▶ YOUR TASK
The reply should be one number: how many lines of the data below contain "automatic".

Stored items:
--*--

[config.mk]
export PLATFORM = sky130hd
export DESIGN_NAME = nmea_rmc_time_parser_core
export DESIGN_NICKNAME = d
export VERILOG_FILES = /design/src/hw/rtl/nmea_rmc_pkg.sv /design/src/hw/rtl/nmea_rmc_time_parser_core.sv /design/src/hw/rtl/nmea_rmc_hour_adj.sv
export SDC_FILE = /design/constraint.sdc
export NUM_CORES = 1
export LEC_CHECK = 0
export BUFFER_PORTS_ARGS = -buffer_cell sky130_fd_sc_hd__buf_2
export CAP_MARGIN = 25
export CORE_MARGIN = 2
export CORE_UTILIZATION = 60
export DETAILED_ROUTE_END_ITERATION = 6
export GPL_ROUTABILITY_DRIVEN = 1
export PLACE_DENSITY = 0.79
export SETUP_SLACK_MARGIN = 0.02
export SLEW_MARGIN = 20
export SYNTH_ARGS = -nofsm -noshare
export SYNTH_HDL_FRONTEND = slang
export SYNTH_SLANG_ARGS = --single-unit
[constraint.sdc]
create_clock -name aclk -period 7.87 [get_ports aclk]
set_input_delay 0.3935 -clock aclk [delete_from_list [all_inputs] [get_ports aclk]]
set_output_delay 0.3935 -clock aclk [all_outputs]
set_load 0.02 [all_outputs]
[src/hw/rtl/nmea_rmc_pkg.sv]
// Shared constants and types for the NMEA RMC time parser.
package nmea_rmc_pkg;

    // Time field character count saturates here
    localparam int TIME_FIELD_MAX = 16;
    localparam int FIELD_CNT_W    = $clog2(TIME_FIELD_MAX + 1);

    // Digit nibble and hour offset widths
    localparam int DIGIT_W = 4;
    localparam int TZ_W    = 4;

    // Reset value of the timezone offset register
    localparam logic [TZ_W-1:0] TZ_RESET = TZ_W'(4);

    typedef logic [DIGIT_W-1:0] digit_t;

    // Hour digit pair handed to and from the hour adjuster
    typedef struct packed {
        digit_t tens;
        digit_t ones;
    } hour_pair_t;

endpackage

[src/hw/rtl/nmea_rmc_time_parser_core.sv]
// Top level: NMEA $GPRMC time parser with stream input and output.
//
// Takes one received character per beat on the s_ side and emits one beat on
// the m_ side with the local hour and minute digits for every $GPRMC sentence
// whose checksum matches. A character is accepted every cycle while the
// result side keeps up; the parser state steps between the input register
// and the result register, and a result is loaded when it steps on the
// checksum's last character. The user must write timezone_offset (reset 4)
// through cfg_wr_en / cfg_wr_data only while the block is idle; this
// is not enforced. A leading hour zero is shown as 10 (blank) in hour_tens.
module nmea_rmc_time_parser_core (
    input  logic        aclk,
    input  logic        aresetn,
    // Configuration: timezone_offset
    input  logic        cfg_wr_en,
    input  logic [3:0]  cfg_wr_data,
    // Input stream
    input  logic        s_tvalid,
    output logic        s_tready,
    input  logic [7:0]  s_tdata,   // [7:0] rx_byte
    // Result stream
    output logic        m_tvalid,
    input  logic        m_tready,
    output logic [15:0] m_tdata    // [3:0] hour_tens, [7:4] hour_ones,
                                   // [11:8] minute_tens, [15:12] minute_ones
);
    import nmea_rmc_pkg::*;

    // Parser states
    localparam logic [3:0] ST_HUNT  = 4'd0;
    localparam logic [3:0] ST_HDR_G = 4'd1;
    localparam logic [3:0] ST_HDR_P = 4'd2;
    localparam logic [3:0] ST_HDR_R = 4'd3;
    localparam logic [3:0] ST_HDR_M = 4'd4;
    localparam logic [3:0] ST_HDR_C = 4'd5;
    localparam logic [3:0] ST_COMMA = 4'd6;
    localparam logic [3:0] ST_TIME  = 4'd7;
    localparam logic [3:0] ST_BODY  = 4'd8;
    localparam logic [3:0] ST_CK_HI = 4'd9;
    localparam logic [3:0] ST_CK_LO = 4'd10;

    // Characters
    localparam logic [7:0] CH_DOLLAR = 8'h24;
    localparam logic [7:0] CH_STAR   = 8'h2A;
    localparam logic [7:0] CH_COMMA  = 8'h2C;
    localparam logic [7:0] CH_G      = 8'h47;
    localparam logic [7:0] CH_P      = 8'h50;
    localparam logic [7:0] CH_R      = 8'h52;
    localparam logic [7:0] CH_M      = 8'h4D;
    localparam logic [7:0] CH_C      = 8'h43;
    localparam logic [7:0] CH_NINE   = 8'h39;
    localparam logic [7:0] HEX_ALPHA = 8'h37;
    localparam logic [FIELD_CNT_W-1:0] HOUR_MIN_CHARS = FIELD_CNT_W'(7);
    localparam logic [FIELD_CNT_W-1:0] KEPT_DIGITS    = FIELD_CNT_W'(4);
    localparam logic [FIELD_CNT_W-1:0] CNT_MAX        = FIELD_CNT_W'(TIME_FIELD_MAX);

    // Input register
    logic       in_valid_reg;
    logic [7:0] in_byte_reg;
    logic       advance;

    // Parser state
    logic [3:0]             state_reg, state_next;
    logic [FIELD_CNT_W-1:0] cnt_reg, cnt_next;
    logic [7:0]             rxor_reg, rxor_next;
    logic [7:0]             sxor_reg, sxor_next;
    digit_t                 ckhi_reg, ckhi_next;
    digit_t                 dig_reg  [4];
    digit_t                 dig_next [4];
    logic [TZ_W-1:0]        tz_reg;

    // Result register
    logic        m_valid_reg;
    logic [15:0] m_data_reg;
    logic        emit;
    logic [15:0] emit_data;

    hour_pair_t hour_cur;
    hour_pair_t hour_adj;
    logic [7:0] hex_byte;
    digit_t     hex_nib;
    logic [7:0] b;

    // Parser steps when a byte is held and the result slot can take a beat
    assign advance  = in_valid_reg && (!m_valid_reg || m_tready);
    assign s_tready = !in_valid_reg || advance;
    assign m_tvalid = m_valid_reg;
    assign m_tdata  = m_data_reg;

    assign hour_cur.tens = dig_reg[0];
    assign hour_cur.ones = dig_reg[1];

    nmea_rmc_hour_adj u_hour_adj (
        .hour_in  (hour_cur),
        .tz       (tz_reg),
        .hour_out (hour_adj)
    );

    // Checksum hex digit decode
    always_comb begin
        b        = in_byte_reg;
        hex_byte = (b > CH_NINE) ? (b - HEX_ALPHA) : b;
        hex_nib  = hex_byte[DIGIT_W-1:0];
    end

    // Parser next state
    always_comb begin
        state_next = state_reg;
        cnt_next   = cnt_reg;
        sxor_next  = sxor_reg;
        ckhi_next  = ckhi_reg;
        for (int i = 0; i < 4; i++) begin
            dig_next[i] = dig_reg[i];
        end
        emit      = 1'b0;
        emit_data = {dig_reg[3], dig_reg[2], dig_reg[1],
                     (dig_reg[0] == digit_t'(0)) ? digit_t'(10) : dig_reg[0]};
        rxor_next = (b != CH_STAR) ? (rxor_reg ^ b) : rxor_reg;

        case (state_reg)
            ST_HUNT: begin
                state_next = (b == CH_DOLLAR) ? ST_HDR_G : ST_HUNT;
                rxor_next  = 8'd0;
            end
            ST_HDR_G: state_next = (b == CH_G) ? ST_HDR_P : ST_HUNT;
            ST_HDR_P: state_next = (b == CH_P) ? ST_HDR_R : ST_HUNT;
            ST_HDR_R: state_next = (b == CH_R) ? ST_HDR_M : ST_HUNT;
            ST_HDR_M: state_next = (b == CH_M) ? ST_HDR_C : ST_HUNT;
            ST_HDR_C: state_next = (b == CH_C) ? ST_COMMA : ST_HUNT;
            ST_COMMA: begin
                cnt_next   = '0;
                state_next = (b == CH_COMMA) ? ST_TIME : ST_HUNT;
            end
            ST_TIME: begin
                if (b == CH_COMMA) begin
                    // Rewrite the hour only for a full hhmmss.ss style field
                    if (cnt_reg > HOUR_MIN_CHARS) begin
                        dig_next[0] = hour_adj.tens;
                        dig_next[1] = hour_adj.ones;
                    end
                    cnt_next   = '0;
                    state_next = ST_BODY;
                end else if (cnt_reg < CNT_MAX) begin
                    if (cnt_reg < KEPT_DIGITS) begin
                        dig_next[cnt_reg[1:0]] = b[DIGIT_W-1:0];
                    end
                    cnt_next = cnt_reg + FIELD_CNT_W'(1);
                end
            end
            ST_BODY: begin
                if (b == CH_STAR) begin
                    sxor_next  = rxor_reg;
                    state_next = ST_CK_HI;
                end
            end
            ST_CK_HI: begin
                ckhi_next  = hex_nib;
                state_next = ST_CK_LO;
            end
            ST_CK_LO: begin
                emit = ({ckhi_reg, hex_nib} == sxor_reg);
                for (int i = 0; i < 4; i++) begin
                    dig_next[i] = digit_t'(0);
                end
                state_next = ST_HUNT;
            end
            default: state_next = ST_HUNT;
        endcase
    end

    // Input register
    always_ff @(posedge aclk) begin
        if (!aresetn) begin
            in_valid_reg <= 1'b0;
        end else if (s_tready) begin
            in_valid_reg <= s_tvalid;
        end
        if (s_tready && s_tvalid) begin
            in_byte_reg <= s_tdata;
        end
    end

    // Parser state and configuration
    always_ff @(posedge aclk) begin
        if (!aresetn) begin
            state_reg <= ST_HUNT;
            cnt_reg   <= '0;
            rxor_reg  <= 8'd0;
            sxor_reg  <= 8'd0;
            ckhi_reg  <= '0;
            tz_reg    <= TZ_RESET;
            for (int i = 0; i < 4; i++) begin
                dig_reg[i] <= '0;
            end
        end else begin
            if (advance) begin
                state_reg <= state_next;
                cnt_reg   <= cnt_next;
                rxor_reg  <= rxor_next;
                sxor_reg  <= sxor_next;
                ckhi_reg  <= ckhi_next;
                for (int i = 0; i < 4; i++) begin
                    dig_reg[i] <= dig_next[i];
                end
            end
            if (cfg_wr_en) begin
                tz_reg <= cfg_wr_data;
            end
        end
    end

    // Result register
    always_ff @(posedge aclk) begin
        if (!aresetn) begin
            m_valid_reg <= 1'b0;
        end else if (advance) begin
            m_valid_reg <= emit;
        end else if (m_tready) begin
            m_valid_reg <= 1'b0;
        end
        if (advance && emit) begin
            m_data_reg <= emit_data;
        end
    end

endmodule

--*--

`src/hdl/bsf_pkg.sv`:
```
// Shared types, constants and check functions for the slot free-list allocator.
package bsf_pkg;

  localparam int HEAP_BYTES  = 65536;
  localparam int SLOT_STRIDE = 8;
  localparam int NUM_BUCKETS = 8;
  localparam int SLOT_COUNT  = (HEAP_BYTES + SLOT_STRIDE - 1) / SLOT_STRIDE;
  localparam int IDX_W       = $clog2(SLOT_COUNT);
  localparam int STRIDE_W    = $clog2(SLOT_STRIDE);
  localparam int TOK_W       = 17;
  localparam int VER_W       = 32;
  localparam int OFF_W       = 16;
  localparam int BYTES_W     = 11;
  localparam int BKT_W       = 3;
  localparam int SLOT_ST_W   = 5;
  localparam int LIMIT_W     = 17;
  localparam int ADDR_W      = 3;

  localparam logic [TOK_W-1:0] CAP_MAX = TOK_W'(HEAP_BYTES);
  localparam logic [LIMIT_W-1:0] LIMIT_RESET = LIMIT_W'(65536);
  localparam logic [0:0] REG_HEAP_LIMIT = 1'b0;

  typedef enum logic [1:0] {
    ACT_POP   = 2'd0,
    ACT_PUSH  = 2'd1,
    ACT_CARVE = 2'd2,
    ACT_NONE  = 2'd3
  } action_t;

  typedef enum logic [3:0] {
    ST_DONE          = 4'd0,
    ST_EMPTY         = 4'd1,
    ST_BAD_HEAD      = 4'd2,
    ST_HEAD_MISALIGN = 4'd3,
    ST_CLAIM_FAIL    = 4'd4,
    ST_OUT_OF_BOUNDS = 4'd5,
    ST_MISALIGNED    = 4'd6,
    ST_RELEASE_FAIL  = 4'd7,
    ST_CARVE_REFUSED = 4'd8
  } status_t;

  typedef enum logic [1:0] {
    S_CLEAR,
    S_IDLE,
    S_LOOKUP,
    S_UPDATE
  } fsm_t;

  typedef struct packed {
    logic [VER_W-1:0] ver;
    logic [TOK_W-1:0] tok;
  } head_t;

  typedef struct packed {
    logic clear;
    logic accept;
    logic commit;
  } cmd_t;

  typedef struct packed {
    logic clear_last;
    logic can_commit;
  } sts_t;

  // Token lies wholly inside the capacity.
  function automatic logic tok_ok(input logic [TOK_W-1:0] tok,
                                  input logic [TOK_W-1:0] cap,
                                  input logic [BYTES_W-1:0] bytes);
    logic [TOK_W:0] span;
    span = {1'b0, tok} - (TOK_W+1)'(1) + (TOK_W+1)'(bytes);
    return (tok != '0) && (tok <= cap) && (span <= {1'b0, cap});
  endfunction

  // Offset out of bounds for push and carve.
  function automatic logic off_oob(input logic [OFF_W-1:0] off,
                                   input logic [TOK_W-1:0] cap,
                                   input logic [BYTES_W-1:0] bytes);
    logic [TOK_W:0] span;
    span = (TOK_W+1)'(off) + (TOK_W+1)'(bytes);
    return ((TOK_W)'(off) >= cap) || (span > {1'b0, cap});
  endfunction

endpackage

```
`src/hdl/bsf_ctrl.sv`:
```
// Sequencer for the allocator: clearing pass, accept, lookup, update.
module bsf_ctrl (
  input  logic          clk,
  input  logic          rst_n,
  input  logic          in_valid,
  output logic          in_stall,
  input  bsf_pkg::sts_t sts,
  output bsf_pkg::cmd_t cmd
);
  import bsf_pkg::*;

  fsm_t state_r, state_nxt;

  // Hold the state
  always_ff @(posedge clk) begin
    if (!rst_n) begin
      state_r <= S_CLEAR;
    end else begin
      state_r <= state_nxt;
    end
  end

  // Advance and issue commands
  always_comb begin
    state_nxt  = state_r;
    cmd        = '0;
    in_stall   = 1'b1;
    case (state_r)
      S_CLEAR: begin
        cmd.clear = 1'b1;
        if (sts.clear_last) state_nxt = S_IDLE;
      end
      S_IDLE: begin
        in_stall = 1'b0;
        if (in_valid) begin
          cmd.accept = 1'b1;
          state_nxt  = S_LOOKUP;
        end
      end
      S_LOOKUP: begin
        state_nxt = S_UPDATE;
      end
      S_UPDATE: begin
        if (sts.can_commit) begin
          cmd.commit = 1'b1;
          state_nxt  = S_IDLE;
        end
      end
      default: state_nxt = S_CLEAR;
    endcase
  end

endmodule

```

--*--

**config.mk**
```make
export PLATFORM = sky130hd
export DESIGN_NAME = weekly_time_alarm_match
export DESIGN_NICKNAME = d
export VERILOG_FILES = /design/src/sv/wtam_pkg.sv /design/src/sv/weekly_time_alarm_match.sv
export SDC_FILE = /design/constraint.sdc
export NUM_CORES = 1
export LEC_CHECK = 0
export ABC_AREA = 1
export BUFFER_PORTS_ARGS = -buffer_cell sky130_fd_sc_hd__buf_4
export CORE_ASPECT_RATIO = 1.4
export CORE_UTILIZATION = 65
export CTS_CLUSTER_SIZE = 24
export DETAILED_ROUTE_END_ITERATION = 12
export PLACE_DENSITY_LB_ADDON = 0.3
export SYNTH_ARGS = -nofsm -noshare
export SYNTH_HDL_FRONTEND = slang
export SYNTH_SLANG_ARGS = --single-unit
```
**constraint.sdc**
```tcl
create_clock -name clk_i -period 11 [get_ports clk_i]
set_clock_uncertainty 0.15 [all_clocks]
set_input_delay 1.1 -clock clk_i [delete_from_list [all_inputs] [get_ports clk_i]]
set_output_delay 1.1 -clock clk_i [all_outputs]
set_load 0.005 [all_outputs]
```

--*--

▶ SOLUTION TO THIS EXERCISE
2